### ASSIGNED TASK
The material below contains a line with "detailed-routing pass: 5" and a line with "paths: 0.06 ns". Copy exactly those two lines and all lines between them.

### INFORMATION SHOWN
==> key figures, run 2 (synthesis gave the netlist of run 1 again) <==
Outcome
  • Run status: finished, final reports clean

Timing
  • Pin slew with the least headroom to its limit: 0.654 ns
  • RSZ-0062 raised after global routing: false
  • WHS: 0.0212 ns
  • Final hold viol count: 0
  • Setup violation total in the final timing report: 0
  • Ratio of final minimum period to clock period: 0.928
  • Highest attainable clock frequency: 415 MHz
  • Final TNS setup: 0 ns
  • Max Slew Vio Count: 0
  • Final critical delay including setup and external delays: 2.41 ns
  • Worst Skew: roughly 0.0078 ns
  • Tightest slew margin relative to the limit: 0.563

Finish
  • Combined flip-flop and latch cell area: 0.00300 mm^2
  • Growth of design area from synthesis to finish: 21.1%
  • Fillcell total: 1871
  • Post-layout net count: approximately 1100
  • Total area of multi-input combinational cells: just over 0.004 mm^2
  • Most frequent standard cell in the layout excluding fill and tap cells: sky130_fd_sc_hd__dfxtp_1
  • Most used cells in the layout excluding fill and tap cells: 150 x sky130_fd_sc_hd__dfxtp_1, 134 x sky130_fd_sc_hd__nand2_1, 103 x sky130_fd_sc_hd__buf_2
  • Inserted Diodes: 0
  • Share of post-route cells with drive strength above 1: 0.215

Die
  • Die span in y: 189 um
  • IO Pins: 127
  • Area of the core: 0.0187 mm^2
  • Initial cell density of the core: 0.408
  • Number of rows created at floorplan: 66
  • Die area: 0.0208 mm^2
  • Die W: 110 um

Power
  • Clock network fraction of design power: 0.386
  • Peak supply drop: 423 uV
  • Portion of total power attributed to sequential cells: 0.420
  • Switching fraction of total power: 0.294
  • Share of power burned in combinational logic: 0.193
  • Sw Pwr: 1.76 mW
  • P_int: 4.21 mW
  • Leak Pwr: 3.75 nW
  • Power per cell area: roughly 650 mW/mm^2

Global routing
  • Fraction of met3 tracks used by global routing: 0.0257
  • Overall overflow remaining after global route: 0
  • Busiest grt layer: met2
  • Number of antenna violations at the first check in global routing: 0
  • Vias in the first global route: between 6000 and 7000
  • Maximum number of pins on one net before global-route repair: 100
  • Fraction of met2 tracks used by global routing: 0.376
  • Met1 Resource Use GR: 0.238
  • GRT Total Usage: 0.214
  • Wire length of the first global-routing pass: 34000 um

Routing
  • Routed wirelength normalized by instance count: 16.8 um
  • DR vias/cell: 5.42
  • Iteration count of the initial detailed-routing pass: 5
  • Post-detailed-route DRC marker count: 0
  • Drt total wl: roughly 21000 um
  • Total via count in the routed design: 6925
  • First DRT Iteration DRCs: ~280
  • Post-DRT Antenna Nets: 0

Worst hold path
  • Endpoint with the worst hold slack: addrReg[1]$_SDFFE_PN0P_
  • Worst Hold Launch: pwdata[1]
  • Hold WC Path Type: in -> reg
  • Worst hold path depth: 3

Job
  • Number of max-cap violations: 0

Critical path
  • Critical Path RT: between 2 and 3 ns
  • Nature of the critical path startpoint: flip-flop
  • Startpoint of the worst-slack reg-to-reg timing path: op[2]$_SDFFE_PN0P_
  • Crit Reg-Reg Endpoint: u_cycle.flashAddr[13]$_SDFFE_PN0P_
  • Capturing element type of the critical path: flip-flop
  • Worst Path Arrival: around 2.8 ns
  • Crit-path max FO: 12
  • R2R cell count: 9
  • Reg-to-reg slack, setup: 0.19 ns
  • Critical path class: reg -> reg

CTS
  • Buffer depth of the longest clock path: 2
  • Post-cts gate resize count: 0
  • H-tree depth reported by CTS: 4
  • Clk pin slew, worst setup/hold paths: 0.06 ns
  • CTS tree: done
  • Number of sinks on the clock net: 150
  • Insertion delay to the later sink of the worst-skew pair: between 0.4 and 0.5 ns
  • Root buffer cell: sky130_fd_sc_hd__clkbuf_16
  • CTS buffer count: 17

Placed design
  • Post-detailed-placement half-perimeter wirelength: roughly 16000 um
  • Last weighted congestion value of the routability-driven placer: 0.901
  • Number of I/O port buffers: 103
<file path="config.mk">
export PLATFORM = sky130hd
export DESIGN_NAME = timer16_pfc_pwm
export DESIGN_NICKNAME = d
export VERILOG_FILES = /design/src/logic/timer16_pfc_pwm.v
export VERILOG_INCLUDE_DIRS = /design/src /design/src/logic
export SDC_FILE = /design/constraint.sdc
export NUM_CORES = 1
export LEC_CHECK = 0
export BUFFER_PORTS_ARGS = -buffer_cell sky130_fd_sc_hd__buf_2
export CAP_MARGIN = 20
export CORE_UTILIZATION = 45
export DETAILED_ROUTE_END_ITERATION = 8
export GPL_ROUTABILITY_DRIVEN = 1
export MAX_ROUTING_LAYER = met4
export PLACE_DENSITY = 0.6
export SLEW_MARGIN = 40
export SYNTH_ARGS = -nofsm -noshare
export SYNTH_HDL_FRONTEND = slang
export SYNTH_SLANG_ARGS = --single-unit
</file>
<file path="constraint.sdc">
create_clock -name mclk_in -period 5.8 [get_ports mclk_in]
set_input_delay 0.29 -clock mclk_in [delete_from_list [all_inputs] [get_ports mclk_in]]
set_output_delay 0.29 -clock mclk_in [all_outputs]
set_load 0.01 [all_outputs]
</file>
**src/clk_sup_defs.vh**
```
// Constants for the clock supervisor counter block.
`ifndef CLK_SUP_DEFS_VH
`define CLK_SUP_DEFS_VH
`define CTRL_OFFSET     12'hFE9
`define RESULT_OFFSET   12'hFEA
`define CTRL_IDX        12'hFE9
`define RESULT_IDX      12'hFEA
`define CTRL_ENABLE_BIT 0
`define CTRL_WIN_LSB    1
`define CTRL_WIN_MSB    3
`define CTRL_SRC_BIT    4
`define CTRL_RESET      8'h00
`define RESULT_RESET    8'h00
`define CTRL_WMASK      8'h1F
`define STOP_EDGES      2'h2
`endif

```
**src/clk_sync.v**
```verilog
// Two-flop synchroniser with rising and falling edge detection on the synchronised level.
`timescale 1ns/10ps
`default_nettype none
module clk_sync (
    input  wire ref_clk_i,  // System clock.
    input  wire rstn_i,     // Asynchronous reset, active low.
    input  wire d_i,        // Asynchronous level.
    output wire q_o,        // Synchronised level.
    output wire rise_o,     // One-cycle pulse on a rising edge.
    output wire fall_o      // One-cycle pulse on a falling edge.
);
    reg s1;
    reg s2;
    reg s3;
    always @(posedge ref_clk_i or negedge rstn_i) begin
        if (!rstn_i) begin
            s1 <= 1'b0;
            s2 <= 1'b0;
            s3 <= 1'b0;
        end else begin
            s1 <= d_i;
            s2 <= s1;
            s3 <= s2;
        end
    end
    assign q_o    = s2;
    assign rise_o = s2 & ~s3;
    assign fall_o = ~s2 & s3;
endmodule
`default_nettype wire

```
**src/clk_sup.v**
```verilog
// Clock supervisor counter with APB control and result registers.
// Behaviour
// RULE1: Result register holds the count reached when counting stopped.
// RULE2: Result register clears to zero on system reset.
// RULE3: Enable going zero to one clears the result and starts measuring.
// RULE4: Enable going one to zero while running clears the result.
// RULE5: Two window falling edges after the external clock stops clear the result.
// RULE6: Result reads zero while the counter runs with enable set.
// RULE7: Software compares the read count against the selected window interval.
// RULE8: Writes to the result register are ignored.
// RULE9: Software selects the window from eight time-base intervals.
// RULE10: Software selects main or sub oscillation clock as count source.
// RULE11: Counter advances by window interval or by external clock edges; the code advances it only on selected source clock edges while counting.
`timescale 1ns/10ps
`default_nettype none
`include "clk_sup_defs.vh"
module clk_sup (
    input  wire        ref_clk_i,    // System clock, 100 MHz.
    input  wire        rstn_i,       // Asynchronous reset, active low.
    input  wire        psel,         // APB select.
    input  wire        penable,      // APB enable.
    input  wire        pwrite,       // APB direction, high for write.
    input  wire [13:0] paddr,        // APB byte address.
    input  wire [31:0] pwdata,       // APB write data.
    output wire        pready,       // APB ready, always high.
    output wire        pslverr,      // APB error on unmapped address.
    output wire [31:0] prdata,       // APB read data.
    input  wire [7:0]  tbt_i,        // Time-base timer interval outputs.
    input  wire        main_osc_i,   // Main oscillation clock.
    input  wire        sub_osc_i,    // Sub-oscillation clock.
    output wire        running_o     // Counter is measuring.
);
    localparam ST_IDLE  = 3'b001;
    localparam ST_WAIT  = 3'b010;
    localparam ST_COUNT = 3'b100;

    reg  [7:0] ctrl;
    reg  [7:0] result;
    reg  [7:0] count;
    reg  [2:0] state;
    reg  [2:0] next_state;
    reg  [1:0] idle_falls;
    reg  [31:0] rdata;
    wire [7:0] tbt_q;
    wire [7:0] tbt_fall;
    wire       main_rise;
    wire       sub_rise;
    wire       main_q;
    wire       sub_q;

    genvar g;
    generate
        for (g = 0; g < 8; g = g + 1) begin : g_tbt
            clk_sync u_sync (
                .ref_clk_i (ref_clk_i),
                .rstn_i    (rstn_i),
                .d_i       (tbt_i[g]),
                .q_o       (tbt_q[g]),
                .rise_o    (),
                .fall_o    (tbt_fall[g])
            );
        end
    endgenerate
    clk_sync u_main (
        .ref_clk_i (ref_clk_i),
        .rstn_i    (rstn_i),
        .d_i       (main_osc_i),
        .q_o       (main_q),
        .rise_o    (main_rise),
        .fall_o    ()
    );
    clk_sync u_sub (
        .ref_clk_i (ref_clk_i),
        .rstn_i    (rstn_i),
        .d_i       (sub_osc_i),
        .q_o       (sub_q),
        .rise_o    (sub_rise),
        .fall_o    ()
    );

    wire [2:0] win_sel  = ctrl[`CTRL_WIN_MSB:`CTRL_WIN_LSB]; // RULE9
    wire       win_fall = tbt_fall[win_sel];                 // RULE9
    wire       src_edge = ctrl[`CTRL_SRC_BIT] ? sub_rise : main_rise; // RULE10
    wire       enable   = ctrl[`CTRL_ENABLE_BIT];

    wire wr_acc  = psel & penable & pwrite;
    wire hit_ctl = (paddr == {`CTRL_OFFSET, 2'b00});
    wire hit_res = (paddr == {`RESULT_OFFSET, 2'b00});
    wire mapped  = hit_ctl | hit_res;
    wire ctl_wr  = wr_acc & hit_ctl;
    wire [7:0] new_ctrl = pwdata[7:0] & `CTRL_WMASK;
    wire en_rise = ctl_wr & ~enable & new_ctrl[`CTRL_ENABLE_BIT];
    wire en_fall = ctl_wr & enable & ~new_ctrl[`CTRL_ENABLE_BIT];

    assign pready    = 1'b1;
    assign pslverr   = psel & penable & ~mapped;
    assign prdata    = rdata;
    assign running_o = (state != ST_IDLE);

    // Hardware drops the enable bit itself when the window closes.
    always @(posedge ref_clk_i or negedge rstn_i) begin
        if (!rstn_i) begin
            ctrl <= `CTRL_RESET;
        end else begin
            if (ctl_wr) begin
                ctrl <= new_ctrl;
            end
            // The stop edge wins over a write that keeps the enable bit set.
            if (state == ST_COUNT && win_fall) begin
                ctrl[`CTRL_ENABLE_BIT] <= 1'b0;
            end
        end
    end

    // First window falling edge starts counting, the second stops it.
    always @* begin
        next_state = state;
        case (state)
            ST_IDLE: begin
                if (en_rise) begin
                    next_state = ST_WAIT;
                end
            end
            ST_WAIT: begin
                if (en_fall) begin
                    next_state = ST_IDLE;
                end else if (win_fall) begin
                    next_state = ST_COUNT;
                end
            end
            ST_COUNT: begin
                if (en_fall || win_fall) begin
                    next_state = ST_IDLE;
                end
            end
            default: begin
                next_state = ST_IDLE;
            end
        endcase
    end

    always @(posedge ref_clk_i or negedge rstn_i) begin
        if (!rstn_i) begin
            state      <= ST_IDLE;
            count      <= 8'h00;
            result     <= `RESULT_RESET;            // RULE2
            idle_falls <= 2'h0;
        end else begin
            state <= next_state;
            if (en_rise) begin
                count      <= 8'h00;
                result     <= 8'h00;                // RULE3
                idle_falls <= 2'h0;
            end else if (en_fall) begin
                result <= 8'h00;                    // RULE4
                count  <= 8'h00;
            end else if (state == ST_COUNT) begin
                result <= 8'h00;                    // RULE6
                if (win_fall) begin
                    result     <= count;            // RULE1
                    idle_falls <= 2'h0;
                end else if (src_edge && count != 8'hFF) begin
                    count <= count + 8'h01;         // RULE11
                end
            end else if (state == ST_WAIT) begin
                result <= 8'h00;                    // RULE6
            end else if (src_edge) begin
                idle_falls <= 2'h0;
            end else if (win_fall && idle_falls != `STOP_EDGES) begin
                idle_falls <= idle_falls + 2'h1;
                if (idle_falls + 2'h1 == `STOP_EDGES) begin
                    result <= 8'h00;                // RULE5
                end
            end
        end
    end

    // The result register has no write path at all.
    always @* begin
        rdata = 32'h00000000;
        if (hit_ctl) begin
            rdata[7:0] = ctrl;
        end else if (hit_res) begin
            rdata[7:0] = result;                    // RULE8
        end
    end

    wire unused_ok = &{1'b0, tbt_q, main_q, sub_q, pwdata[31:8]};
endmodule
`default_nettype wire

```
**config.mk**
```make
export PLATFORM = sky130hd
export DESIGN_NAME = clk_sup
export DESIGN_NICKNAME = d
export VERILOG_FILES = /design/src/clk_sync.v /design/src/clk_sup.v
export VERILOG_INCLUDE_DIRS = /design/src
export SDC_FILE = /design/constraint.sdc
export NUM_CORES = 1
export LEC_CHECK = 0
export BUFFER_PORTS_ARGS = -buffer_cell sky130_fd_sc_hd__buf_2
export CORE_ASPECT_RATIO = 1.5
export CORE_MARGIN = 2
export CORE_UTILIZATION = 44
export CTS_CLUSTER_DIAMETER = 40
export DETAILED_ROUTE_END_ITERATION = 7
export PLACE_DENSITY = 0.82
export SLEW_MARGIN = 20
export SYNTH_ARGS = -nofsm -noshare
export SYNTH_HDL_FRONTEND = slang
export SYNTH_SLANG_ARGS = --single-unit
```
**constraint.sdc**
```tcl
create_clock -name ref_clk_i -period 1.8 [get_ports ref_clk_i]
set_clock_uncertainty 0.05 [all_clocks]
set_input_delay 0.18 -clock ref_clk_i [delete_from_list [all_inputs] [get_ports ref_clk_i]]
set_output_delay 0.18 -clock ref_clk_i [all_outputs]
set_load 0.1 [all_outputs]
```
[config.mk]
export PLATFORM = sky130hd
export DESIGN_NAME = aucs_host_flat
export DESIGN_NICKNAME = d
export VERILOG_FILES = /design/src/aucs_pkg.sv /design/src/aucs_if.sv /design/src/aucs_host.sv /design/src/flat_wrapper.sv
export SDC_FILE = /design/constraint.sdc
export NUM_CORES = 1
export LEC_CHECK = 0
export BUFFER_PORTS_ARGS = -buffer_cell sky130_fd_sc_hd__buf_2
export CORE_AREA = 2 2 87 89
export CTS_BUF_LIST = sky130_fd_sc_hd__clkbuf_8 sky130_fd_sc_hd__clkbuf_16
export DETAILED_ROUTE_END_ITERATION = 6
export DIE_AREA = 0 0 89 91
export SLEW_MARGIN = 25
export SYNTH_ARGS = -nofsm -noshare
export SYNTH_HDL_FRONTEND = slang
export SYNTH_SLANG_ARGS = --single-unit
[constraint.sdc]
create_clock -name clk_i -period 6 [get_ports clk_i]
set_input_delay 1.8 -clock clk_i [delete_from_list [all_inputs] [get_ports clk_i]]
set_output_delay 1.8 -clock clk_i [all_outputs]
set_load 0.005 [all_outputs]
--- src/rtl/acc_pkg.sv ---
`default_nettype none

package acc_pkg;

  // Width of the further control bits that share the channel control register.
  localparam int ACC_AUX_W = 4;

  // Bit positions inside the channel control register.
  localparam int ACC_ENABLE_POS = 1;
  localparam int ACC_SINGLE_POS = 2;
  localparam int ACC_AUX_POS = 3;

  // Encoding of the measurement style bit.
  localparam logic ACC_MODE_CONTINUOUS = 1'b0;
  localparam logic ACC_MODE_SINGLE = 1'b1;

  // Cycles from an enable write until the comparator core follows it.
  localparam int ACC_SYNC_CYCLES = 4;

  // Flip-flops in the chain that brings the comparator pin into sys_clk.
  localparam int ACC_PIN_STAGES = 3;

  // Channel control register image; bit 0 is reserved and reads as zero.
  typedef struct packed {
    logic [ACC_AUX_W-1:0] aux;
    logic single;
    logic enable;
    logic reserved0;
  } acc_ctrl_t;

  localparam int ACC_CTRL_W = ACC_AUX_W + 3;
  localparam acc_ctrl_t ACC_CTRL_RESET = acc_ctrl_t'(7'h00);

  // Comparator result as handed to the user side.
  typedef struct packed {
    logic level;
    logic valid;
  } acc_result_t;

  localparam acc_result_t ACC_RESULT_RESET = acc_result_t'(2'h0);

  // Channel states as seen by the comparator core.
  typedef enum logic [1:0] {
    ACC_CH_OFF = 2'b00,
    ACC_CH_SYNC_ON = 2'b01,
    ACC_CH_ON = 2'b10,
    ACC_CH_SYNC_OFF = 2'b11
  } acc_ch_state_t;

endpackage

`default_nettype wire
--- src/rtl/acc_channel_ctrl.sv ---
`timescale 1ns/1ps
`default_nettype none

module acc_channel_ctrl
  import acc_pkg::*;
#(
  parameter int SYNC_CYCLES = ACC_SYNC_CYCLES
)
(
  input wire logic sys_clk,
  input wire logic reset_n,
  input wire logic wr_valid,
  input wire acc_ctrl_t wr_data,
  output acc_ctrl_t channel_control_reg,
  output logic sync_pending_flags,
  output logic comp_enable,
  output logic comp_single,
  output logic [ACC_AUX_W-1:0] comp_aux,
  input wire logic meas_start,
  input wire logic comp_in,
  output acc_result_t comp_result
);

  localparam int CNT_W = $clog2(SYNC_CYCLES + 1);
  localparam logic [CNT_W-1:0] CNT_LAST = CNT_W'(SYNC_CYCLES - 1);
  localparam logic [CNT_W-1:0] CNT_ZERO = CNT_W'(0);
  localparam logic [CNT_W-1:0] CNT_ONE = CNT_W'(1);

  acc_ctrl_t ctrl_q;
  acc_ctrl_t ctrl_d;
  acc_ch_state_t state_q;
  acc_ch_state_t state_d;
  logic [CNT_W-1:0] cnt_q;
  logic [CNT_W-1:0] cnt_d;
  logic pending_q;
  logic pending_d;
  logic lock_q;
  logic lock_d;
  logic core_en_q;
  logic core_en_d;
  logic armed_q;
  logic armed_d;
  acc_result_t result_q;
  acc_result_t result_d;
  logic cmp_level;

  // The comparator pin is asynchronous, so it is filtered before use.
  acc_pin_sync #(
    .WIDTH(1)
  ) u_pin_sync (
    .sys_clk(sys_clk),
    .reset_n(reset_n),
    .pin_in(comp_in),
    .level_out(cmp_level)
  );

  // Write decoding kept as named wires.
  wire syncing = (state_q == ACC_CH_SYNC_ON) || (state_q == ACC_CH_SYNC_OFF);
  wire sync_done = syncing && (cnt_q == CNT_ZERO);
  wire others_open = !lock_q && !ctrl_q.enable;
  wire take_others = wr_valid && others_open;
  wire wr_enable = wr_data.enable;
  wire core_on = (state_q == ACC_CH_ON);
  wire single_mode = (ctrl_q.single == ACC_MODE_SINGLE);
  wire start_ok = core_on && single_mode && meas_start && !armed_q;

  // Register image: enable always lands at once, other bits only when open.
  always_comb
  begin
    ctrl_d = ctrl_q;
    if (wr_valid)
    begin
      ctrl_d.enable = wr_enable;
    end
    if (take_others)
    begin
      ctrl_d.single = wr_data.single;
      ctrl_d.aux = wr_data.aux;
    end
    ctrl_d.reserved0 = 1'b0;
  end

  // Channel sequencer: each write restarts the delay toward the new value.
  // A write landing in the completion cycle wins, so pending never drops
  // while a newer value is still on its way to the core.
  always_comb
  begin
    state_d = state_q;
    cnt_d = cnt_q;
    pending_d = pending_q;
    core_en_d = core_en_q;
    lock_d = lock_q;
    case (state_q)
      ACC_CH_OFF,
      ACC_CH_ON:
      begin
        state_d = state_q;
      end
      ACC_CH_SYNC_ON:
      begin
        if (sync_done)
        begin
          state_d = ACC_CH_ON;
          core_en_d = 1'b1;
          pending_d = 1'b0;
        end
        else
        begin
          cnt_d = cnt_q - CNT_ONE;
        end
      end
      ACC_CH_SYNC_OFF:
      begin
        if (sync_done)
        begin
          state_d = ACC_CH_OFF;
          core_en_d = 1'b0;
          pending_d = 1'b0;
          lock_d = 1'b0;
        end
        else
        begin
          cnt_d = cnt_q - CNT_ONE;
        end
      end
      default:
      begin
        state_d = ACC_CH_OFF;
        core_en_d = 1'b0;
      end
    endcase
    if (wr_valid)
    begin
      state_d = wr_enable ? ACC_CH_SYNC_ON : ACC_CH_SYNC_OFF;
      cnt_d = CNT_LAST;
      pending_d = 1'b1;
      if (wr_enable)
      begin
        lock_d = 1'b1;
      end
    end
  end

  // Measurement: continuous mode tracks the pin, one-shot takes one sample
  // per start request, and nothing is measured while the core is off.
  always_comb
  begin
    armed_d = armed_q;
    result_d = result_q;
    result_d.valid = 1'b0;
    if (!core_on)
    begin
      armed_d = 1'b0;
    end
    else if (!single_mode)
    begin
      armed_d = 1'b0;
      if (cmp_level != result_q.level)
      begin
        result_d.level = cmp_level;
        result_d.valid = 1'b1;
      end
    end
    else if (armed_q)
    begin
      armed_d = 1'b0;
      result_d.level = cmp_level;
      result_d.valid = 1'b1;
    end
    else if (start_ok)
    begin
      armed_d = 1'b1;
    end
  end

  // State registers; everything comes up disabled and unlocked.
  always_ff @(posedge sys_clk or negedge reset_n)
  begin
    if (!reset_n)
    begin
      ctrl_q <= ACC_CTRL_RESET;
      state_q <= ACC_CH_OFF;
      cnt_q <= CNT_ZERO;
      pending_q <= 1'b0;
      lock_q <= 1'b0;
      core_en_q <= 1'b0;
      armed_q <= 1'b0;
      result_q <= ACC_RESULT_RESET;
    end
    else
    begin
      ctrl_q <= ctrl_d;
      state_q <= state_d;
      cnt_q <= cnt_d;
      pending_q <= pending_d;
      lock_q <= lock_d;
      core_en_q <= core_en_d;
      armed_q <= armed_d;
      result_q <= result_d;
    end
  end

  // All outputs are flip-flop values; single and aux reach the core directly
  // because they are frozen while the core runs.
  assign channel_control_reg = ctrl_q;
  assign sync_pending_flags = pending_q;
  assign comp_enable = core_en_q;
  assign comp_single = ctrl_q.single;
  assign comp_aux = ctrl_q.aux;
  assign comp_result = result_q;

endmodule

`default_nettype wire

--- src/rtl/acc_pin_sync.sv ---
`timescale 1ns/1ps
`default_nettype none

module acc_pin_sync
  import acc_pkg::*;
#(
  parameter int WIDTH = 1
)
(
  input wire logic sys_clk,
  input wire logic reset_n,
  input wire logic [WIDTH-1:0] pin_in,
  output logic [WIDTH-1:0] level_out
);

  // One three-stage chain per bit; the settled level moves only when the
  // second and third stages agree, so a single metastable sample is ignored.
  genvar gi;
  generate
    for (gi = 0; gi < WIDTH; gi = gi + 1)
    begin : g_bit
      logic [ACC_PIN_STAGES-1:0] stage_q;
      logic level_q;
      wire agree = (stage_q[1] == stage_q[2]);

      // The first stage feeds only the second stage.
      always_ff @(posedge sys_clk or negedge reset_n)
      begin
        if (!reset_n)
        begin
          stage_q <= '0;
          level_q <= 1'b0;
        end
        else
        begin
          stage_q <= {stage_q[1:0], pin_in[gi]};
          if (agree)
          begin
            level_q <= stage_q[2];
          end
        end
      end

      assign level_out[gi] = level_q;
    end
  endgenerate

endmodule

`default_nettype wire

### RESULT OF THE EXERCISE
  • Iteration count of the initial detailed-routing pass: 5
  • Post-detailed-route DRC marker count: 0
  • Drt total wl: roughly 21000 um
  • Total via count in the routed design: 6925
  • First DRT Iteration DRCs: ~280
  • Post-DRT Antenna Nets: 0

Worst hold path
  • Endpoint with the worst hold slack: addrReg[1]$_SDFFE_PN0P_
  • Worst Hold Launch: pwdata[1]
  • Hold WC Path Type: in -> reg
  • Worst hold path depth: 3

Job
  • Number of max-cap violations: 0

Critical path
  • Critical Path RT: between 2 and 3 ns
  • Nature of the critical path startpoint: flip-flop
  • Startpoint of the worst-slack reg-to-reg timing path: op[2]$_SDFFE_PN0P_
  • Crit Reg-Reg Endpoint: u_cycle.flashAddr[13]$_SDFFE_PN0P_
  • Capturing element type of the critical path: flip-flop
  • Worst Path Arrival: around 2.8 ns
  • Crit-path max FO: 12
  • R2R cell count: 9
  • Reg-to-reg slack, setup: 0.19 ns
  • Critical path class: reg -> reg

CTS
  • Buffer depth of the longest clock path: 2
  • Post-cts gate resize count: 0
  • H-tree depth reported by CTS: 4
  • Clk pin slew, worst setup/hold paths: 0.06 ns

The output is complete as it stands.